School Funding Overhaul Law Signed
KSAL Staff - March 25, 2015 7:11 pm
Kansas Governor Sam Brownback signed an overhaul of state school funding into law late Wednesday afternoon. After signing the education block grant bill into law, the governor issue the following statement:
“For the first time ever, we will spend more than $4 billion to support K12 education in Kansas. At the same time we are providing those closest to the classroom – teachers and parents – direct control over the future of education by getting money into the classroom to immediately benefit Kansas students.
“In the 2014-2015 school year, funding was approximately $3.98 billion. For school year 2015-2016 that increases to $4.09 billion, increasing again to $4.16 billion in school year 2016-2017.
“I want to thank the legislature for restoring the previous allotments through this block grant, as I requested. I further thank the legislature for its efforts in passing this critical first step in developing a new formula that recognizes the high quality of Kansas schools and provides a stable source of funding that makes them great for generations of Kansas students to come. Together we will build on our past success and not jeopardize funding because of flaws in the previous formula.
“I look forward to working with the legislature to develop an education funding plan that not only provides more money to the classroom but is sustainable, stable and predictable.”

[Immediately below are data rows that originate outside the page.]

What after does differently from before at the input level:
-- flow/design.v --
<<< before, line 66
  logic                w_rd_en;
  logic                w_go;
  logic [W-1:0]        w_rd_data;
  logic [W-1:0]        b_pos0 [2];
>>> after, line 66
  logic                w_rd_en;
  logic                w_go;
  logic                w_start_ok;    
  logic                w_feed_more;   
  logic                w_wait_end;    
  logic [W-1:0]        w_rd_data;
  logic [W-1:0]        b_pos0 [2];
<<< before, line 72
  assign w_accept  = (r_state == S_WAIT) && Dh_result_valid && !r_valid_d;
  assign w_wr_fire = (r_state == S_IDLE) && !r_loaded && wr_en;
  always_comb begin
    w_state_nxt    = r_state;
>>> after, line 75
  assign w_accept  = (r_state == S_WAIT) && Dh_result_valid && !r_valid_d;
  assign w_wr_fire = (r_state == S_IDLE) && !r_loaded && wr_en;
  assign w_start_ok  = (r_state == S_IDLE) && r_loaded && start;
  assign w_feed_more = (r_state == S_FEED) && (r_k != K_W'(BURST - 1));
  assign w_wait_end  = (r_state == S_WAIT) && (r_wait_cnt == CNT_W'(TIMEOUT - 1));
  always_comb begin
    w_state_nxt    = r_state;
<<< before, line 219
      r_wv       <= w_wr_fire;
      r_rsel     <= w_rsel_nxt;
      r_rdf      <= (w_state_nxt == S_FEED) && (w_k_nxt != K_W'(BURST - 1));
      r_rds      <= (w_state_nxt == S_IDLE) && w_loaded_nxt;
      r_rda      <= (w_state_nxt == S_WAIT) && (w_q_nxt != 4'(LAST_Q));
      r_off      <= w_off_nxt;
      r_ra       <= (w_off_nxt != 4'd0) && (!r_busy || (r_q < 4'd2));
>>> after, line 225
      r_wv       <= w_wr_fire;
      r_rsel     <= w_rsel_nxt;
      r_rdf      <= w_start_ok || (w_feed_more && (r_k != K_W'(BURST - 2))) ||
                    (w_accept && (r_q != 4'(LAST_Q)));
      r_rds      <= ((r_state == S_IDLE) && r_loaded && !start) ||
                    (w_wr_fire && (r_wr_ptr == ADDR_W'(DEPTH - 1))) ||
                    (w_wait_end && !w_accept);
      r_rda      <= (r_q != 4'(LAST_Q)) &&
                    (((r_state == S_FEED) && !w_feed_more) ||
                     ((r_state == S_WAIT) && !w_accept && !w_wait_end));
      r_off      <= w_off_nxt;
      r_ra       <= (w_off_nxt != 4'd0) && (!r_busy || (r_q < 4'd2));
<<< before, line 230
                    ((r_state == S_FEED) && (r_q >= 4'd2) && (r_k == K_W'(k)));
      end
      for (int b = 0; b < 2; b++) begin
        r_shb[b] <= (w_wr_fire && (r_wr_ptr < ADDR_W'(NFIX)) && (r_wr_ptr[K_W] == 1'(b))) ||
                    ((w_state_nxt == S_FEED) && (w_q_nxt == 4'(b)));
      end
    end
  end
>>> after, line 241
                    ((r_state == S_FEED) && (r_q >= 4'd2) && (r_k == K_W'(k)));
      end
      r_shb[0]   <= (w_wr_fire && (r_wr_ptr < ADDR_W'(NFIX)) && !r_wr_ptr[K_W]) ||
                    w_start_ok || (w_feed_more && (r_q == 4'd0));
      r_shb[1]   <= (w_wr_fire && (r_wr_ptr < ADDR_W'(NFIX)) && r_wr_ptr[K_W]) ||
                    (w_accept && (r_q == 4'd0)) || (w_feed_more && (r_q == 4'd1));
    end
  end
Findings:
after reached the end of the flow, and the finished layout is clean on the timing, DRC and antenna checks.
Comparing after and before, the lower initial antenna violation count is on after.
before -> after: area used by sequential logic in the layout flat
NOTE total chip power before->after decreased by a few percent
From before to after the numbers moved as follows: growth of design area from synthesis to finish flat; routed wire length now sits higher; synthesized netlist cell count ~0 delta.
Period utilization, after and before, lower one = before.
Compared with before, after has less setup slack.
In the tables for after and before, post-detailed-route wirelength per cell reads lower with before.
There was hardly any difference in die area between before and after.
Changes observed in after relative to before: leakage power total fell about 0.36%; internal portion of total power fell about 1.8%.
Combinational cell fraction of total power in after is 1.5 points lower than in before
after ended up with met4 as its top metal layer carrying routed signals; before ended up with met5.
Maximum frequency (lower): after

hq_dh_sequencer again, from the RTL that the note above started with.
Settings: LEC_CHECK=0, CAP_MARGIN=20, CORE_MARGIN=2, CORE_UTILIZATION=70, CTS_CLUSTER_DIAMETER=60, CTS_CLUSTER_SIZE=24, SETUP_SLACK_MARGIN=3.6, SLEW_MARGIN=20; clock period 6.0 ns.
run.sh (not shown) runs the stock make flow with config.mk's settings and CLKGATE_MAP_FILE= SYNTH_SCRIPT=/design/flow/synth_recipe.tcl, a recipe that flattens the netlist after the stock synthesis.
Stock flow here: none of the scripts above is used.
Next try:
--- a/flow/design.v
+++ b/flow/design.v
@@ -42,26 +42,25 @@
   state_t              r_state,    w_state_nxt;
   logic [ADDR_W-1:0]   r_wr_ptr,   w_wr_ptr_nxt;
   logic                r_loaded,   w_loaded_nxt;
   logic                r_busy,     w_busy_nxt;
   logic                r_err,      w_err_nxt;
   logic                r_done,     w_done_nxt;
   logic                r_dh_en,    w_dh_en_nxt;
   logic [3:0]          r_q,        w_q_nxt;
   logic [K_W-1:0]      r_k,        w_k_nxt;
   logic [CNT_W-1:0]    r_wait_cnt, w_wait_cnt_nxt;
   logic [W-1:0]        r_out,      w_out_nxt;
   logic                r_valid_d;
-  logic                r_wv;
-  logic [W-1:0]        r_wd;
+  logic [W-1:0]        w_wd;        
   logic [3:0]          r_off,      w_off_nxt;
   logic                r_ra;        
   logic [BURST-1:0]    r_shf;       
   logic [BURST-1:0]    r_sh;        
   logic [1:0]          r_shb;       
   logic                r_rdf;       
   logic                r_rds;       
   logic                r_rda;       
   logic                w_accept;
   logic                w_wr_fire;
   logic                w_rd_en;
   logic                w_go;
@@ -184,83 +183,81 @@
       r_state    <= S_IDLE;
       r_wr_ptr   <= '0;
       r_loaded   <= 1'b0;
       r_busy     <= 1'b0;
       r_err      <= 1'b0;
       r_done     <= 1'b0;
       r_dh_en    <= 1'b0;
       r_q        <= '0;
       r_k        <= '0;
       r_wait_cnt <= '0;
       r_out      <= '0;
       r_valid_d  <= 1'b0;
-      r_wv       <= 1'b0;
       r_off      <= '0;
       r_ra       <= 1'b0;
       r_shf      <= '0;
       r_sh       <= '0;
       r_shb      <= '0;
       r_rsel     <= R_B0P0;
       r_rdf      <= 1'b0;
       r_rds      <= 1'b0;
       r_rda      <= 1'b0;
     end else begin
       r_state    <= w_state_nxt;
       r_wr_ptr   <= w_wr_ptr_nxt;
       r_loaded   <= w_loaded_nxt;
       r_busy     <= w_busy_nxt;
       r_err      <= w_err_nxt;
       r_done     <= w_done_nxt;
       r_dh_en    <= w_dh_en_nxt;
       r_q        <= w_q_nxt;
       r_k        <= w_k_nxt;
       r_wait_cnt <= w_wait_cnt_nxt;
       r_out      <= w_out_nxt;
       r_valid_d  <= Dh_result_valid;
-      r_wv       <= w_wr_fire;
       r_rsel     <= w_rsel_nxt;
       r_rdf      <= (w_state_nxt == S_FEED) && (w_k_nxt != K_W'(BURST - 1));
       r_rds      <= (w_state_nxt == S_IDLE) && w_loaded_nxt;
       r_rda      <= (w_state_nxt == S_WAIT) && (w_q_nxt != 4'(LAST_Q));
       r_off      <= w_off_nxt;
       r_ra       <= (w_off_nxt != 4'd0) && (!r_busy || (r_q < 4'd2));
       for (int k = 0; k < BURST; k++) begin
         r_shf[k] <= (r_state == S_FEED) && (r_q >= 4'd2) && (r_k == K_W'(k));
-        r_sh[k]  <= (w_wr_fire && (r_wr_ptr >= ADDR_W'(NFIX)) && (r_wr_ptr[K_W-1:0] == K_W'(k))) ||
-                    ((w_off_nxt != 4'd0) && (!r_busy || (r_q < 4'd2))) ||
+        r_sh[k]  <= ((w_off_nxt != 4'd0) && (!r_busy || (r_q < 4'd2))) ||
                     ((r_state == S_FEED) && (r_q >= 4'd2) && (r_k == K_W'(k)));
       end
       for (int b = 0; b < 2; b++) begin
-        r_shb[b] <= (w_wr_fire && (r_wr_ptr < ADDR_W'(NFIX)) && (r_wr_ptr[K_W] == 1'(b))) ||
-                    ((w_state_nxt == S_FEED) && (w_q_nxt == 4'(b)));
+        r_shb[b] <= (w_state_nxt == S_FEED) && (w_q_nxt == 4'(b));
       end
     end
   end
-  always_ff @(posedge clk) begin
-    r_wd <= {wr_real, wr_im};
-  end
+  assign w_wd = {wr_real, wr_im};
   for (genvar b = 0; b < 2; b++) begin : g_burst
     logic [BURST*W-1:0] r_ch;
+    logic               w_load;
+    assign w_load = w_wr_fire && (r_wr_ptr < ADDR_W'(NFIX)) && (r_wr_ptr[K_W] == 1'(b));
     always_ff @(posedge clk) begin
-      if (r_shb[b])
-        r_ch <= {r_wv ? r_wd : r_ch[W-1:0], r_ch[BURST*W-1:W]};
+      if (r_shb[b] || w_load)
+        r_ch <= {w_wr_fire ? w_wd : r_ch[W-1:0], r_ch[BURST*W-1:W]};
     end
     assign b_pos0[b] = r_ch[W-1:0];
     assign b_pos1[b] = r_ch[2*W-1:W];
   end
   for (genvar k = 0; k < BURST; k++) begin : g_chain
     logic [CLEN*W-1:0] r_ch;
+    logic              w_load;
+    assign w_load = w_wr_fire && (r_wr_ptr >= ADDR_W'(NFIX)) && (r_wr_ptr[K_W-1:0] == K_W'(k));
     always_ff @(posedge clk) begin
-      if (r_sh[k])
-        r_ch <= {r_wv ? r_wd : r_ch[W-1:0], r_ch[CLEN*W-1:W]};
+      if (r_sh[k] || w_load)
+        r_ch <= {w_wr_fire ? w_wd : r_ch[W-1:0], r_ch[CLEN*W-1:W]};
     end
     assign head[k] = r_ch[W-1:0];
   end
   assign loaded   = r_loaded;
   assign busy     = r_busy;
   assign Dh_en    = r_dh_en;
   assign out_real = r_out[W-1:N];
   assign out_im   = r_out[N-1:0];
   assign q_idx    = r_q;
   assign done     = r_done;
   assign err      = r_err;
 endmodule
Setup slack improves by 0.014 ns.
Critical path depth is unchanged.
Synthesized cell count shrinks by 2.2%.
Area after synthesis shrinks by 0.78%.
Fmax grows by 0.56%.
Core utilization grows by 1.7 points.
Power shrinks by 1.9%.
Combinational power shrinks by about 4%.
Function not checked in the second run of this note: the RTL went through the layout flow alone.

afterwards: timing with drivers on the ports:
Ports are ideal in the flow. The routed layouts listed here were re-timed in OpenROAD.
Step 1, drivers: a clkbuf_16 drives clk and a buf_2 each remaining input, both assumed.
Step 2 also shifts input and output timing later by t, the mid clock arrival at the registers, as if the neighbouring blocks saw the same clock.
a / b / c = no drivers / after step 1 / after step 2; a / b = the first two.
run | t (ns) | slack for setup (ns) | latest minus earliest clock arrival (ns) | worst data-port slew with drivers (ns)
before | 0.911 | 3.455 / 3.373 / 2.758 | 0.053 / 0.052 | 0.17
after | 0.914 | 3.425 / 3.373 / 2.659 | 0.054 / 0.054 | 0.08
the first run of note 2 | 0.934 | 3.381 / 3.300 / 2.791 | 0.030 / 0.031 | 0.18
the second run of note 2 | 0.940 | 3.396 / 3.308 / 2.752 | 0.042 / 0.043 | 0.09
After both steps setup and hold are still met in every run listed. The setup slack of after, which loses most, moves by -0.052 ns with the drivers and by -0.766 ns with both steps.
Background: an optimization exercise with open tools, aiming at small area and a short achievable clock period. Do not read the settings as production practice. The RTL was checked by simulation tests, not by an equivalence proof against the original design.

// slave_clock_hand_positioner
module slave_clock_hand_positioner (
	input  logic        clk,
	input  logic        arst_n,
	input  logic        s_axis_tvalid,
	output logic        s_axis_tready,
	input  logic [23:0] s_axis_tdata,
	input  logic [2:0]  s_axis_tuser,
	output logic        m_axis_tvalid,
	input  logic        m_axis_tready,
	output logic [31:0] m_axis_tdata,
	input  logic        cfg_valid,
	output logic        cfg_ready,
	input  logic [1:0]  cfg_index,
	input  logic [15:0] cfg_data
);
Settings: LEC_CHECK=0, ABC_AREA=1, CAP_MARGIN=20, CORE_MARGIN=2, CORE_UTILIZATION=55, PLACE_DENSITY=0.75, SLEW_MARGIN=20; clock period 18.0 ns.
standard.sh (not shown) runs the stock make flow with config.mk's settings and CLKGATE_MAP_FILE= SYNTH_SCRIPT=/design/flow/synth_recipe.tcl, a recipe that flattens the netlist after the stock synthesis.
==> flow/flow/run.sh <==
#!/bin/bash
# Standard layout, with port buffers of a faster cell and timing repair aiming for extra
# setup slack at the design's clock.
set -euo pipefail
export SETUP_SLACK_MARGIN=10
export BUFFER_PORTS_ARGS="-buffer_cell sky130_fd_sc_hd__buf_1"
bash standard.sh > standard.log 2>&1
The baseline finished with timing, DRC and antenna clean.
Next try:
--- a/flow/flow/run.sh
+++ b/flow/flow/run.sh
@@ -4,3 +4,3 @@
 set -euo pipefail
-export SETUP_SLACK_MARGIN=10
+export SETUP_SLACK_MARGIN=10.4
 export BUFFER_PORTS_ARGS="-buffer_cell sky130_fd_sc_hd__buf_1"
--- a/flow/config.mk
+++ b/flow/config.mk
@@ -7,3 +7,2 @@
 export LEC_CHECK = 0
-export ABC_AREA = 1
 export CAP_MARGIN = 20
Count of clock-buffer cells in the layout decreases by 1; setup slack degrades by 210 ps; critical path depth came out lower by 4; core utilization goes up by 2.6 points; maximum frequency fell by 2.6%; wire length climbs by 2.9%.
Next try:
--- a/flow/config.mk
+++ b/flow/config.mk
@@ -7,6 +7,7 @@
 export LEC_CHECK = 0
+export ABC_AREA = 1
 export CAP_MARGIN = 20
 export CORE_MARGIN = 2
-export CORE_UTILIZATION = 55
-export PLACE_DENSITY = 0.75
+export CORE_UTILIZATION = 45
+export PLACE_DENSITY = 0.65
 export SLEW_MARGIN = 20
Outcome: The new run passed the timing, design-rule and antenna checks; setup slack improved by 400 ps; wire length drops slightly; final area hardly moves; worst hold slack got worse by 19 ps; area after synthesis climbs slightly; global-route usage drops by 3.8 points.
Next try:
--- a/flow/flow/run.sh
+++ b/flow/flow/run.sh
@@ -4,3 +4,3 @@
 set -euo pipefail
-export SETUP_SLACK_MARGIN=10.4
+export SETUP_SLACK_MARGIN=9.5
 export BUFFER_PORTS_ARGS="-buffer_cell sky130_fd_sc_hd__buf_1"
--- a/flow/config.mk
+++ b/flow/config.mk
@@ -10,4 +10,4 @@
 export CORE_MARGIN = 2
-export CORE_UTILIZATION = 45
-export PLACE_DENSITY = 0.65
+export CORE_UTILIZATION = 55
+export PLACE_DENSITY = 0.75
 export SLEW_MARGIN = 20
What happened: The new run completed with no timing, DRC or antenna violations; global-route usage is higher by 4.2 points; clock-buffer cell count rises by 3; hold slack hardly moves.

== lane 1 ==
slave_clock_hand_positioner again, from the RTL that the note above started with.
// slave_clock_hand_positioner
module slave_clock_hand_positioner (
	input  logic        clk,
	input  logic        arst_n,
	input  logic        s_axis_tvalid,
	output logic        s_axis_tready,
	input  logic [23:0] s_axis_tdata,
	input  logic [2:0]  s_axis_tuser,
	output logic        m_axis_tvalid,
	input  logic        m_axis_tready,
	output logic [31:0] m_axis_tdata,
	input  logic        cfg_valid,
	output logic        cfg_ready,
	input  logic [1:0]  cfg_index,
	input  logic [15:0] cfg_data
);
	logic        motor_block;
	logic [17:0] k1;
	logic [19:0] k3;
	logic [25:0] res;
	logic        out_valid_q;
	logic        in_accept;
	assign cfg_ready = 1'b1;
	schp_cfg_regs u_cfg (
		.clk            (clk),
		.arst_n         (arst_n),
		.wr_en          (cfg_valid),
		.wr_index       (cfg_index),
		.wr_data        (cfg_data),
		.motor_block    (motor_block),
		.k1             (k1),
		.k3             (k3)
	);
	assign s_axis_tready = !out_valid_q || m_axis_tready;
	assign in_accept     = s_axis_tvalid && s_axis_tready;
	schp_core u_core (
		.clk            (clk),
		.arst_n         (arst_n),
		.accept         (in_accept),
		.op             (s_axis_tuser),
		.target_hours   (s_axis_tdata[3:0]),
		.target_minutes (s_axis_tdata[9:4]),
		.rtc_hours      (s_axis_tdata[14:10]),
		.rtc_minutes    (s_axis_tdata[20:15]),
		.motor_block    (motor_block),
		.k1             (k1),
		.k3             (k3),
		.res            (res)
	);
	always_ff @(posedge clk or negedge arst_n) begin
		if (!arst_n)
			out_valid_q <= 1'b0;
		else if (s_axis_tready)
			out_valid_q <= s_axis_tvalid;
	end
	assign m_axis_tvalid = out_valid_q;
	assign m_axis_tdata  = {6'd0, res};
endmodule
export LEC_CHECK = 0
export ABC_AREA = 1
export CAP_MARGIN = 20
export CORE_MARGIN = 2
export CORE_UTILIZATION = 55
export PLACE_DENSITY = 0.75
export SLEW_MARGIN = 20
create_clock -name core_clock -period 18.0 [get_ports {clk}]
==> flow/flow/run.sh <==
#!/bin/bash
# Standard layout, with port buffers of a faster cell and timing repair aiming for extra
# setup slack at the design's clock.
set -euo pipefail
export SETUP_SLACK_MARGIN=10.7
export BUFFER_PORTS_ARGS="-buffer_cell sky130_fd_sc_hd__buf_1"
bash standard.sh > standard.log 2>&1
Lane 1 went all the way through synthesis, placement and routing and the layout is clean on timing, DRC and antenna.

The Kansas Supreme Court might block the new law, though. The court released an order last week announcing it may intervene to protect the status quo as it decides a case determining whether Kansas is funding education at constitutionally appropriate levels. The court will hold a hearing on the issue May 7.
The bill is a key part of Brownback’s policy agenda as education spending is the biggest item on the state budget. The plan would give school districts “block grants” based on their current aid for the next two school years. Lawmakers are then expected to establish a new funding formula.
Opponents to the bill have said abandoning the current formula opens up schools to cuts and uncertainty.